We run this script on the command line window, and open the output file to see the results.
2.pandas
Use pandas module code is as follows:
#!/usr/bin/env python3
import pandas as pd
import sys
input_file = sys.argv[1]
output_file = sys.argv[2]
data_frame = pd.read_csv(input_file)
important_dates = ['1/20/2014', '1/30/2014']
data_frame_value_in_set = data_frame.loc[data_frame['Purchase Date'].isin(important_dates), :]
data_frame_value_in_set.to_csv(output_file, index=False)
Output and the output of this method Python consistent basis of the above, is omitted.
Value in the line matches a pattern (regular expression)
Sometimes, when the value of the row match or contain a particular pattern (regular expression), only you need to leave those lines. For example, we want to keep all invoices in the data set begins with "001" line, or want to keep the line all suppliers whose names include the "Y". In this case, we can examine the value of the row matches or contains a pattern, and then filter out the lines that match or contain the pattern.
1. Basic Python
code show as below:
#!/usr/bin/env python3
import csv
import re
import sys
input_file = sys.argv[1]
output_file = sys.argv[2]
pattern = re.compile(r'(?P<my_pattern_group>^001-.*)', re.I)
with open(input_file, 'r', newline='') as csv_in_file:
with open(output_file, 'w', newline='') as csv_out_file:
filereader = csv.reader(csv_in_file)
filewriter = csv.writer(csv_out_file)
header = next(filereader)
filewriter.writerow(header)
for row_list in filereader:
invoice_number = row_list[1]
if pattern.search(invoice_number):
filewriter.writerow(row_list)
Let's talk about the above code.
import re
This line of code to import the re module, which is the regular expression module.
pattern = re.compile(r'(?P<my_pattern_group>^001-.*)', re.I)
This line of code uses the re module compile()
functions to create variables pattern
. Wherein r
represents the mode between the single quotes treated as the original string. Metacharacter ?P<my_pattern_group>
capture named <my_pattern_group>
groups in a matching string, so that when needed they are printed to the screen or write to the file. The actual pattern here mean ^001-.*
. Caret ^
indicates that only at the beginning of the string search mode, *
represents repeat the previous character zero or more times, .*
together representing other line break \n
any character can appear any number of times than in the "001" behind. Finally, parameter re.I
tells the regular expression case to match.
Content about regular expressions, you can refer to my previous blog wrote: Python regular expression .
if pattern.search(invoice_number):
filewriter.writerow(row_list)
As used herein, the re module search()
function invoice_number
values to find mode, if the pattern occurs in the variable value, the line will be written to the output file.
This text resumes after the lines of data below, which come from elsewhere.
[config.mk]
export PLATFORM = sky130hd
export DESIGN_NAME = xpd_cell
export DESIGN_NICKNAME = d
export VERILOG_FILES = /design/src/rtl/xpd_pkg.sv /design/src/rtl/xpd_cell.sv
export SDC_FILE = /design/constraint.sdc
export NUM_CORES = 1
export LEC_CHECK = 0
export ABC_AREA = 1
export BUFFER_PORTS_ARGS = -buffer_cell sky130_fd_sc_hd__buf_2
export CORE_MARGIN = 2
export CORE_UTILIZATION = 53
export CTS_CLUSTER_DIAMETER = 30
export CTS_CLUSTER_SIZE = 24
export DETAILED_ROUTE_END_ITERATION = 10
export PLACE_DENSITY_LB_ADDON = 0.15
export SYNTH_ARGS = -nofsm -noshare
export SYNTH_HDL_FRONTEND = slang
export SYNTH_SLANG_ARGS = --single-unit
[constraint.sdc]
create_clock -name clk_i -period 5 [get_ports clk_i]
set_input_delay 1 -clock clk_i [delete_from_list [all_inputs] [get_ports clk_i]]
set_output_delay 1 -clock clk_i [all_outputs]
set_load 0.03 [all_outputs]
We command line window run the script, get the output file as shown in the following figure.
2.pandas
Use pandas module code is as follows:
#!/usr/bin/env python3
import pandas as pd
import sys
input_file = sys.argv[1]
output_file = sys.argv[2]
data_frame = pd.read_csv(input_file)
data_frame_value_matches_pattern = data_frame.loc[data_frame['Invoice Number'].str.startswith("001-"), :]
data_frame_value_matches_pattern.to_csv(output_file, index=False)
The above code, the startswith()
function searches data, do not have a regular expression.
Output and the output of this method Python consistent basis of the above, is omitted.